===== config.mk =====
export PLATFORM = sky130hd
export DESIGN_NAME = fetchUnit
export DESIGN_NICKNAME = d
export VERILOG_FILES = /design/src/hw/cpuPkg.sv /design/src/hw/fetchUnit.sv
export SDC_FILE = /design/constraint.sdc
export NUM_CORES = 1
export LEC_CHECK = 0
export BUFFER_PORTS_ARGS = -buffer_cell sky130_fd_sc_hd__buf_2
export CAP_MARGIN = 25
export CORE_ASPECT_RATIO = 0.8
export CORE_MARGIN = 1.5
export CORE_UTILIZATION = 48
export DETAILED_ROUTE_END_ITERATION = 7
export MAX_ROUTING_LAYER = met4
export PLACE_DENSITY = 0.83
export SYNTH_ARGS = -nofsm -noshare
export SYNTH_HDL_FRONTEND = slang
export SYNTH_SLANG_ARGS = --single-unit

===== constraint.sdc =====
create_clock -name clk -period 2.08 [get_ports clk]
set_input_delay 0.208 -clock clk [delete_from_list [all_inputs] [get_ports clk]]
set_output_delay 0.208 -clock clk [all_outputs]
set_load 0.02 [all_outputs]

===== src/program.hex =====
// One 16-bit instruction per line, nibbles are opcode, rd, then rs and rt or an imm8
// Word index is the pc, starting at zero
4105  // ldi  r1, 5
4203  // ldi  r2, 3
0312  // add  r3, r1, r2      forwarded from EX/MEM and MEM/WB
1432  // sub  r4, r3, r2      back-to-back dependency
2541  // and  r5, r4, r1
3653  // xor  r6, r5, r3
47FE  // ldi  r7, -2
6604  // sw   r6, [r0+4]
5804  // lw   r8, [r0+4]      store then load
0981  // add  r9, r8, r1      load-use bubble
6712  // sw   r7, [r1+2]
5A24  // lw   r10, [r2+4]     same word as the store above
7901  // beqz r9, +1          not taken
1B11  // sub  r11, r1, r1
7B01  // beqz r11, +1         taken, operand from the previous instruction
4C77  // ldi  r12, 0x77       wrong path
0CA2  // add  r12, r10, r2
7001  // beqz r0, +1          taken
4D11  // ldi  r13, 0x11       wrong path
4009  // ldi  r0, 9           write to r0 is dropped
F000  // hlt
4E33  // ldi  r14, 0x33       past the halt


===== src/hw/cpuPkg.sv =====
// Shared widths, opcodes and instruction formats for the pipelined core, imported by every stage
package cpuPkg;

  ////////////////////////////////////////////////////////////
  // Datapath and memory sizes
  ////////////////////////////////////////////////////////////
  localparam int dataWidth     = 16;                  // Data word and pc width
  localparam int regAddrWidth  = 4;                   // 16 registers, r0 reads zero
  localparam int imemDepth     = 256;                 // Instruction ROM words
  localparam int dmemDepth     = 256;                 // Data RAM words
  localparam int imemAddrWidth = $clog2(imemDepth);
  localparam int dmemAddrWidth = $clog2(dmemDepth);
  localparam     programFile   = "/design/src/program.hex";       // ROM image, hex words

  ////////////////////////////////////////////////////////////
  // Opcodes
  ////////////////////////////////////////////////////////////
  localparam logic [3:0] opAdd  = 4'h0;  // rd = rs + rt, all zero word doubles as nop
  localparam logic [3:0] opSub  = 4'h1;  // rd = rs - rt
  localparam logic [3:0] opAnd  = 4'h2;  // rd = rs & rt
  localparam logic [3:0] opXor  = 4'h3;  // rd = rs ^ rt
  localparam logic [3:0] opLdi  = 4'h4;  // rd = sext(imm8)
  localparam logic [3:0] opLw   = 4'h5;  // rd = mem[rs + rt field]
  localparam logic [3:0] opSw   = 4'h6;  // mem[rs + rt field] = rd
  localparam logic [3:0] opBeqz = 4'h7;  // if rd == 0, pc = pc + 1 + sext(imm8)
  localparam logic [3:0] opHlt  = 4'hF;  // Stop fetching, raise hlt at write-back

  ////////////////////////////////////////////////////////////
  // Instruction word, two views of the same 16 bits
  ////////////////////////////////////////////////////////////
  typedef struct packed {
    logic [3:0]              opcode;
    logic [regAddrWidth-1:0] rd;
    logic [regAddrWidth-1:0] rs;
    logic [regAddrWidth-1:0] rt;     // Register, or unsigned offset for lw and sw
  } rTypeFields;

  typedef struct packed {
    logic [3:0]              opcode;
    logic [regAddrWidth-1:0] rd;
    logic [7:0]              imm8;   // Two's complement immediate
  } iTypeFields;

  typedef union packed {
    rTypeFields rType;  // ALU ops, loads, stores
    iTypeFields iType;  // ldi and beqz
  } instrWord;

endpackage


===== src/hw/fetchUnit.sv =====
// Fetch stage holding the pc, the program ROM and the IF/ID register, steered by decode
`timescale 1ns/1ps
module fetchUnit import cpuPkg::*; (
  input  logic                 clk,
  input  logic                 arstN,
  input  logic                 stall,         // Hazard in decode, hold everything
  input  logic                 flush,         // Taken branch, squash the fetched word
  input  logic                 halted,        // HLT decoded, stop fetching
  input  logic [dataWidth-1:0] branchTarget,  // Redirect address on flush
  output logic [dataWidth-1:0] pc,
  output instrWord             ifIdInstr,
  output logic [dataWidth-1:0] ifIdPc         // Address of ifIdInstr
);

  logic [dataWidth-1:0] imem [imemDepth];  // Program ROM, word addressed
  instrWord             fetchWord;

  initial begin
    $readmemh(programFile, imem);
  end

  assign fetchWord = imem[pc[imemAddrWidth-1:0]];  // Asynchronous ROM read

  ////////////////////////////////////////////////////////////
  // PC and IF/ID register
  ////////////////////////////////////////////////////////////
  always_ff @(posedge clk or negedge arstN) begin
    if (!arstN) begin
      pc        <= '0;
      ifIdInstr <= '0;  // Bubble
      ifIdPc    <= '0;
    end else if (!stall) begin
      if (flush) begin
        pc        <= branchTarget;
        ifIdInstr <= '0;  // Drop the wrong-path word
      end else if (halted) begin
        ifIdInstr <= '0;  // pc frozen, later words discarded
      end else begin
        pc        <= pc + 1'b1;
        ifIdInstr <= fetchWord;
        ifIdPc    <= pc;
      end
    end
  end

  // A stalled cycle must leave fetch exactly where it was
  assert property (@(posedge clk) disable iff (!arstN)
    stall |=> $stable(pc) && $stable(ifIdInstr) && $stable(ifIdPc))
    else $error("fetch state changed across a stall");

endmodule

****************

What needs to be done - Whenever a line in the material contains the word "write", copy that line.

The completed task -
4009  // ldi  r0, 9           write to r0 is dropped
  localparam logic [3:0] opHlt  = 4'hF;  // Stop fetching, raise hlt at write-back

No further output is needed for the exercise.